James Welling at S.M.A.K. in Ghent

'Metamorphosis' is the name of the big new exhibition at Ghent's contemporary art museum, the S.M.A.K. With examples from twenty different series of works of art the exhibition provides an overview of the entire career of artist-photographer James Welling. The selection of work on show in Ghent is a joint choice by the artist himself, James Welling, and curators Heike Eipeldauer and Martin Germann.

Co-curator Tanja Boon: “Born in the state of Connecticut the American Welling studied the arts of painting and dance, but didn't follow any conventional training as a photographer. He did work with John Baldessari.”

The exhibition opens with a video: “The Sun Pavilion”. It shows Welling's love of experimentation. We see Philip Johnson's Glass House. Welling films the various buildings on this famous site, filming the architecture and using glass as a photographic lens. The result is a reflection on photography.

Tanja Boon: “Welling uses colour filters, experiments with plastic filters and explores the question 'How come we see what we see?'”

As a young artist Welling made use of the materials in his surroundings to produce his art. Early works employ aluminum foil to represent landscapes, but the result is an illegible image. Welling is exploring the question 'How transparent is photography?'.

In Ghent you can also see a sculpture made of rusty clothes hangers, an example of how the young Welling made use of readily available, cheap materials to construct his art.

Tanja Boon: “Welling depicts architecture, railroads and industrial machinery. All items that date from the same time as the beginning of photography. He attaches great importance to his origins and that of his family. His Diary Landscape series is inspired by the diary of his great-great-grandmother. Using landscapes from the area around his family's home he probes the inner landscape of his great-great-grandmother's mind too.”

Tanja Boon: “'Metamorphosis' also includes a remarkable premiere: the video 'Seascape'. Once again we notice how Welling's family background impacts on his work.
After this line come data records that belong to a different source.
<file path="src/rtl/hbm_delay_drain_if.sv">
// Delay-FIFO front entry and NoC output handshake seen by the HBM response drain.
interface hbm_delay_drain_if #(
   parameter int NOC_DATA_WIDTH = 64,
   parameter int TIMERw         = 32
);
   logic                      fifo_empty;
   logic [NOC_DATA_WIDTH-1:0] fifo_flit;
   logic                      fifo_head;
   logic                      fifo_tail;
   logic [TIMERw-1:0]         fifo_exp_time;
   logic                      fifo_rd_en;
   logic                      noc_val_out;
   logic [NOC_DATA_WIDTH-1:0] noc_data_out;
   logic                      noc_rdy_in;

   modport slave (
      input  fifo_empty, fifo_flit, fifo_head, fifo_tail, fifo_exp_time, noc_rdy_in,
      output fifo_rd_en, noc_val_out, noc_data_out
   );

   modport master (
      output fifo_empty, fifo_flit, fifo_head, fifo_tail, fifo_exp_time, noc_rdy_in,
      input  fifo_rd_en, noc_val_out, noc_data_out
   );
endinterface

</file>
<file path="src/rtl/hbm_delay_drain.sv">
// Releases time-stamped flits from a FWFT delay FIFO once the packet header is due,
// then streams the rest of the packet onto a NoC val/rdy port.
module hbm_delay_drain #(
   parameter int NOC_DATA_WIDTH = 64,
   parameter int TIMERw         = 32,
   parameter int CNTw           = 16
) (
   input  logic               clk,
   input  logic               rst_n,
   input  logic [TIMERw-1:0]  now_time,
   hbm_delay_drain_if.slave   bus,
   output logic [CNTw-1:0]    pkt_cnt,
   output logic [CNTw-1:0]    late_cnt,
   output logic               proto_err
);
   typedef enum logic [1:0] {IDLE, WAIT, STREAM} state_t;

   state_t            state, state_nxt;
   logic [TIMERw-1:0] diff;
   logic              due, late, load, rel, pop, hdr_pop, err_set;

   // Modular difference keeps the due check correct across time-base wrap.
   assign diff    = now_time - bus.fifo_exp_time;
   assign due     = ~diff[TIMERw-1];
   assign late    = due & (diff != '0);
   assign load    = ~bus.noc_val_out | bus.noc_rdy_in;
   // Heads always wait for their due time; any other flit goes immediately.
   assign rel     = bus.fifo_head ? due : 1'b1;
   assign pop     = rst_n & load & ~bus.fifo_empty & rel;
   assign hdr_pop = pop & bus.fifo_head;
   assign bus.fifo_rd_en = pop;

   always_ff @(posedge clk or negedge rst_n) begin
      if (!rst_n) state <= IDLE;
      else        state <= state_nxt;
   end

   always_comb begin
      state_nxt = state;
      err_set   = 1'b0;
      if (!bus.fifo_empty) begin
         case (state)
            IDLE, WAIT, STREAM: begin
               if (bus.fifo_head) begin
                  // A head inside STREAM closes the open packet and starts a new one.
                  if (state == STREAM) err_set = 1'b1;
                  if (pop)           state_nxt = bus.fifo_tail ? IDLE : STREAM;
                  else if (!due)     state_nxt = WAIT;
                  else if (state == STREAM) state_nxt = IDLE;
               end else if (state == STREAM) begin
                  if (pop && bus.fifo_tail) state_nxt = IDLE;
               end else begin
                  err_set = 1'b1;
               end
            end
            default: state_nxt = IDLE;
         endcase
      end
   end

   always_ff @(posedge clk or negedge rst_n) begin
      if (!rst_n) begin
         bus.noc_val_out  <= 1'b0;
         bus.noc_data_out <= '0;
      end else if (pop) begin
         bus.noc_val_out  <= 1'b1;
         bus.noc_data_out <= bus.fifo_flit;
      end else if (bus.noc_rdy_in) begin
         bus.noc_val_out  <= 1'b0;
      end
   end

   always_ff @(posedge clk or negedge rst_n) begin
      if (!rst_n) begin
         pkt_cnt   <= '0;
         late_cnt  <= '0;
         proto_err <= 1'b0;
      end else begin
         if (hdr_pop && pkt_cnt != '1)          pkt_cnt  <= pkt_cnt + CNTw'(1);
         if (hdr_pop && late && late_cnt != '1) late_cnt <= late_cnt + CNTw'(1);
         if (err_set)                           proto_err <= 1'b1;
      end
   end
endmodule

</file>
<file path="src/flat_wrapper.sv">
// flat-port wrapper written by rule: the top's interface ports become plain ports
module hbm_delay_drain_flat 
#(
   parameter int NOC_DATA_WIDTH = 64,
   parameter int TIMERw         = 32,
   parameter int CNTw           = 16
)
  (clk, rst_n, now_time, pkt_cnt, late_cnt, proto_err, bus_fifo_empty, bus_fifo_flit, bus_fifo_head, bus_fifo_tail, bus_fifo_exp_time, bus_noc_rdy_in, bus_fifo_rd_en, bus_noc_val_out, bus_noc_data_out);
  hbm_delay_drain_if #(.NOC_DATA_WIDTH(NOC_DATA_WIDTH), .TIMERw(TIMERw)) bus_i ();
  input  logic clk;
  input  logic rst_n;
  input  logic [TIMERw-1:0] now_time;
  output logic [CNTw-1:0] pkt_cnt;
  output logic [CNTw-1:0] late_cnt;
  output logic proto_err;
  input wire logic [$bits(bus_i.fifo_empty)-1:0] bus_fifo_empty;
  input wire logic [$bits(bus_i.fifo_flit)-1:0] bus_fifo_flit;
  input wire logic [$bits(bus_i.fifo_head)-1:0] bus_fifo_head;
  input wire logic [$bits(bus_i.fifo_tail)-1:0] bus_fifo_tail;
  input wire logic [$bits(bus_i.fifo_exp_time)-1:0] bus_fifo_exp_time;
  input wire logic [$bits(bus_i.noc_rdy_in)-1:0] bus_noc_rdy_in;
  output wire logic [$bits(bus_i.fifo_rd_en)-1:0] bus_fifo_rd_en;
  output wire logic [$bits(bus_i.noc_val_out)-1:0] bus_noc_val_out;
  output wire logic [$bits(bus_i.noc_data_out)-1:0] bus_noc_data_out;
  assign bus_i.fifo_empty = bus_fifo_empty;
  assign bus_i.fifo_flit = bus_fifo_flit;
  assign bus_i.fifo_head = bus_fifo_head;
  assign bus_i.fifo_tail = bus_fifo_tail;
  assign bus_i.fifo_exp_time = bus_fifo_exp_time;
  assign bus_i.noc_rdy_in = bus_noc_rdy_in;
  assign bus_fifo_rd_en = bus_i.fifo_rd_en;
  assign bus_noc_val_out = bus_i.noc_val_out;
  assign bus_noc_data_out = bus_i.noc_data_out;
  hbm_delay_drain #(.NOC_DATA_WIDTH(NOC_DATA_WIDTH), .TIMERw(TIMERw), .CNTw(CNTw)) u_core (.clk(clk), .rst_n(rst_n), .now_time(now_time), .bus(bus_i), .pkt_cnt(pkt_cnt), .late_cnt(late_cnt), .proto_err(proto_err));
endmodule
</file>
Welling's grandfather was a painter. He loved to depict the sea, but lived very far from the sea itself. In the 30's friends suggested he film the sea and that's exactly what he did. Welling's grandfather used the film to inspire his paintings. 'Seascape' employs the original material provided by Welling's grandfather’s film, but Welling has supplied the colours based of his grandfather's paintings!”

Philp Johnson's Glass House built in the late 40's in the late modernist style also inspired one of Welling's series. The Glass House is used as a lens to refract the light. Time and time again at the exhibition you are struck by Welling's love of experimentation. Sometimes it is hard to distinguish his photographic works from paintings. The Drapes Series echoes the skills employed by the Dutch painter Vermeer during his heyday. In another series Welling returns to the home of painter Andrew Wyatt after he has died. Welling goes in search of the absent painter.

For a while Welling also lived in Brussels. The city proved an inspiration for several of the works in his Light Source Series. We see the Anderlecht abattoirs, the flea market on the Vossenplein and the neon advertising from this Brussels bakery.

Many of Welling's later works are the result of experimentation in his photographer’s dark room. The use of only two colour filters results in the Photogram series in which we explore the essence of photography. Other dark room experiments involve liquids. Once again the painter's palette is not far off. The artist's most recent works seem particularly sophisticated. Dance, architecture and landscapes all feature in experiments that make use of the latest Photoshop technology.

The exhibition 'Metamorphosis' in the S.M.A.K. In Ghent runs until 16 April 2017. It is organised jointly with the Bank Austria Kunstforum in Vienna, Austria.